Grants and Contributions:
Grant or Award spanning more than one fiscal year. (2017-2018 to 2022-2023)
BACKGROUND: Spirochetes are invasive, fast-moving gram-negative-like bacteria with a helical or planar wave-form shape, internal periplasmic flagella that wrap around the cell body and drive movement by undulating wave- or corkscrew-like rotation of the cell body, and a fluid outer membrane containing few transmembrane proteins. Most spirochete adhesion proteins (adhesins) are anchored to the outer membrane by lipid anchors and are likely highly mobile. Spirochetes move faster in dense biological materials than in pure liquid, possible due to traction-conferring adhesive interactions between cells and their extracellular environment, a property that may be crucial for colonization of environments inaccessible to other bacteria. If motility depends on adhesion, then adhesins may also be mobile, especially under conditions such as adhesion to surfaces under flow in which bacterial motility and flow propel the cell body forward as the adhesion complex anchoring bacteria to surfaces remains in a fixed position. The properties and mechanisms underlying dynamic coordination of spirochete adhesion and motility in the presence and absence of flow are not yet defined, and have not been defined for most bacteria. This is largely due to the need to develop rapid, high resolution live cell imaging tools to study coordination of adhesion and motility. My laboratory is expert in developing imaging-based approaches for studying bacterial adhesion, motility and movement in flow and non-flow environments, and recently established the first imaging-based particle-tracking and biophysical analysis tools to studying bacterial adhesion and movement to surfaces under flow. We work primarily with the Lyme disease spirochete Borrelia burgdorferi ( Bb ), have identified multiple adhesins and extracellular matrix components targeted by these bacteria during movement, and found, unexpectedly, that Bb motility stimulates and stabilizes Bb interactions with endothelial cells under flow.

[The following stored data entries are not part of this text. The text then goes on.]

### src/rtl/xfer_engine.sv
module xfer_engine
    import xe_pkg::*;
#(
    parameter int DW      = 16,
    parameter int XW      = 4,
    parameter int SLOTS   = 4,
    parameter int CLK_KHZ = 5000,
    parameter int TMO_US  = 16,
    parameter int HOLD_NS = 100
) (
    input  logic             clk,
    input  logic             rst_n,
    input  logic             cpu_we,
    input  logic [2:0]       cpu_sel,
    input  logic [DW-1:0]    cpu_wdata,
    input  logic             bus_grant,
    input  logic             bus_reply,
    input  logic [DW-1:0]    bus_rdata,
    output logic             bus_req,
    output logic             addr_valid,
    output logic [DW+XW-1:0] bus_addr,
    output logic             bus_dir_out,
    output logic [DW-1:0]    bus_wdata,
    output logic [DW-1:0]    data_in,
    output logic             busy,
    output logic             holdoff,
    output logic             err
);
    localparam int AW       = DW + XW;
    localparam int SLOT_W   = $clog2(SLOTS);
    localparam int TMO_CYC  = TMO_US * CLK_KHZ / 1000;
    localparam int HOLD_CYC = (HOLD_NS * CLK_KHZ + 999999) / 1000000;

    logic          ctl_wr, start, err_clr, cap, dout_lock;
    logic [AW-1:0] out_addr, in_addr, addr_pick;

    assign ctl_wr    = cpu_we && (cpu_sel == SEL_CTRL);
    assign start     = ctl_wr && !cpu_wdata[CTL_NOGO_BIT];
    assign err_clr   = ctl_wr && cpu_wdata[CTL_NOGO_BIT] && cpu_wdata[CTL_CLR_BIT];
    assign addr_pick = cpu_wdata[CTL_DIR_BIT] ? out_addr : in_addr;
    assign dout_lock = holdoff || (busy && bus_dir_out);

    xe_regs #(.DW(DW), .XW(XW), .SLOTS(SLOTS)) u_regs (
        .clk      (clk),
        .rst_n    (rst_n),
        .we       (cpu_we),
        .sel      (cpu_sel),
        .wdata    (cpu_wdata),
        .dout_lock(dout_lock),
        .cap      (cap),
        .rdata    (bus_rdata),
        .slot_sel (cpu_wdata[CTL_SLOT_LSB +: SLOT_W]),
        .out_addr (out_addr),
        .in_addr  (in_addr),
        .dout     (bus_wdata),
        .din      (data_in)
    );

    xe_seq #(.AW(AW), .TMO_CYC(TMO_CYC), .HOLD_CYC(HOLD_CYC)) u_seq (
        .clk       (clk),
        .rst_n     (rst_n),
        .start     (start),
        .err_clr   (err_clr),
        .dir_in    (cpu_wdata[CTL_DIR_BIT]),
        .addr_in   (addr_pick),
        .bus_grant (bus_grant),
        .bus_reply (bus_reply),
        .bus_req   (bus_req),
        .addr_valid(addr_valid),
        .busy      (busy),
        .holdoff   (holdoff),
        .err       (err),
        .cap       (cap),
        .dir_q     (bus_dir_out),
        .addr_q    (bus_addr)
    );
endmodule
$ cat config.mk
export PLATFORM = sky130hd
export DESIGN_NAME = nvm_byte_array
export DESIGN_NICKNAME = d
export VERILOG_FILES = /design/src/rtl/nvm_pkg.sv /design/src/rtl/nvm_cmd_decode.sv /design/src/rtl/nvm_write_ctrl.sv /design/src/rtl/nvm_store.sv /design/src/rtl/nvm_byte_array.sv
export SDC_FILE = /design/constraint.sdc
export NUM_CORES = 2
export LEC_CHECK = 0
export BUFFER_PORTS_ARGS = -buffer_cell sky130_fd_sc_hd__buf_2
export CAP_MARGIN = 0
export CORE_UTILIZATION = 71
export CTS_BUF_LIST = sky130_fd_sc_hd__clkbuf_8
export DETAILED_ROUTE_END_ITERATION = 12
export PLACE_DENSITY_LB_ADDON = 0.1
export SETUP_SLACK_MARGIN = 0.02
export SKIP_LAST_GASP = 1
export SLEW_MARGIN = 0
export SYNTH_ARGS = -nofsm -noshare
export SYNTH_HDL_FRONTEND = slang
export SYNTH_HIERARCHICAL = 1
export SYNTH_SLANG_ARGS = --single-unit
$ cat constraint.sdc
create_clock -name clk -period 6.6 [get_ports clk]
set_clock_uncertainty 0.15 [all_clocks]
set_input_delay 1.32 -clock clk [delete_from_list [all_inputs] [get_ports clk]]
set_output_delay 1.32 -clock clk [all_outputs]
set_load 0.02 [all_outputs]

OVERALL OBJECTIVE OF RESEARCH PROGRAM: To investigate the fundamental properties and mechanisms underlying coordination of adhesion and motility in Bb . Short-term objective: Develop rapid, high speed live cell imaging-based methods to study bacterial coordination of adhesion and motility. Long-term objective: Apply these methods to investigate how bacterial motility promotes adhesion to surfaces under flow, and how adhesion and motility are coordinated.
SIGNIFICANCE: These studies will provide the first dynamic insight into mechanisms coordinating motility and adhesion in spirochetes. This research will be of fundamental, non-health-related interest for Canadian microbiologists, especially because it will establish methods useful for studying coordination of adhesion and motility in other bacteria, including those that form industrially- and medically-important flow-resistant biofilms.